The team also notes that while it’s possible the planet has no atmosphere, there are some atmospheric compositions that have not been ruled out, such as a pure carbon dioxide atmosphere. “Counterintuitively, a 100% carbon dioxide atmosphere is so much more compact that it becomes very challenging to detect,” said Lustig-Yaeger. Even more precise measurements are required for the team to distinguish a pure carbon dioxide atmosphere from no atmosphere at all.
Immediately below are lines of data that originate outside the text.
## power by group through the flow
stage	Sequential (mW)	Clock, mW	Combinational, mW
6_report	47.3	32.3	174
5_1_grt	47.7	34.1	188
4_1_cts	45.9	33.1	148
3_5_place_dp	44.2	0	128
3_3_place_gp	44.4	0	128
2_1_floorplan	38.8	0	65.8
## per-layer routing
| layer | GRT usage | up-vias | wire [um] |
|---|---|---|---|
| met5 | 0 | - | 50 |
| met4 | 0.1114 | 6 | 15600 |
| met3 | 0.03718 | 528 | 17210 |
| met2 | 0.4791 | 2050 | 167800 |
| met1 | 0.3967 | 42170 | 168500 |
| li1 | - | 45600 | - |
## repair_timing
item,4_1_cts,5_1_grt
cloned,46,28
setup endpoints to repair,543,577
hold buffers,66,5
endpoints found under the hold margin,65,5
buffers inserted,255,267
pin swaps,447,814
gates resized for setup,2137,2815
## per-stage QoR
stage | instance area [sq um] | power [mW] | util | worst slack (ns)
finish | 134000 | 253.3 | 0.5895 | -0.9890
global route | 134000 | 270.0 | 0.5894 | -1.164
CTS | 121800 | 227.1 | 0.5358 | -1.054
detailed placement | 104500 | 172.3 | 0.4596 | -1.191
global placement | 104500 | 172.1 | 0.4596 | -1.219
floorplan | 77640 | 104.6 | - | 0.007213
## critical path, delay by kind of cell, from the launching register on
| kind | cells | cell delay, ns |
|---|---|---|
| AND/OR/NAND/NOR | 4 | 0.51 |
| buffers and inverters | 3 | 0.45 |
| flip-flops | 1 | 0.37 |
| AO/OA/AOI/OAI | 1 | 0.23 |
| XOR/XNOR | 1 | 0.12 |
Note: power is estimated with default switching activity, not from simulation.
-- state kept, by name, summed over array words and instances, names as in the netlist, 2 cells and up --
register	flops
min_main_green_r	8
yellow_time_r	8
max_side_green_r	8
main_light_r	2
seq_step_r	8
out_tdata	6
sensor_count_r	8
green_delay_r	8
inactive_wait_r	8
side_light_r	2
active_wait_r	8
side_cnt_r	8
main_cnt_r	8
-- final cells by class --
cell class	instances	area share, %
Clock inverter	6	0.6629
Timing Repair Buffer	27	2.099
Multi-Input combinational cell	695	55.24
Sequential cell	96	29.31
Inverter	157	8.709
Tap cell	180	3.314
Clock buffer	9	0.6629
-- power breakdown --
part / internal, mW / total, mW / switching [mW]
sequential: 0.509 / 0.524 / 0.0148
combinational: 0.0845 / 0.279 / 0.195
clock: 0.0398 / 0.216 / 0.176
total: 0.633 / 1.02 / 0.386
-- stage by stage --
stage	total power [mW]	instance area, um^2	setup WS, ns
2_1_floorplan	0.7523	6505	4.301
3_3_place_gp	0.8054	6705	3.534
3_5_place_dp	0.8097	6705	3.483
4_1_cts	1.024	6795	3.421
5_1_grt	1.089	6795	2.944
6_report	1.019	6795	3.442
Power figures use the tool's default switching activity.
The researchers are scheduled to obtain additional spectra with upcoming observations this summer.

Webb also revealed that the planet is a few hundred degrees warmer than Earth, so if clouds are detected, it may lead the researchers to conclude that the planet is more like Venus, which has a carbon dioxide atmosphere and is perpetually shrouded in thick clouds. “We’re at the forefront of studying small, rocky exoplanets,” Lustig-Yaeger said. “We have barely begun scratching the surface of what their atmospheres might be like.”

The researchers also confirmed that the planet completes an orbit in just two days, information that was almost instantaneously revealed by Webb’s precise light curve. Although LHS 475 b is closer to its star than any planet in our solar system, its red dwarf star is less than half the temperature of the Sun, so the researchers project it still could have an atmosphere.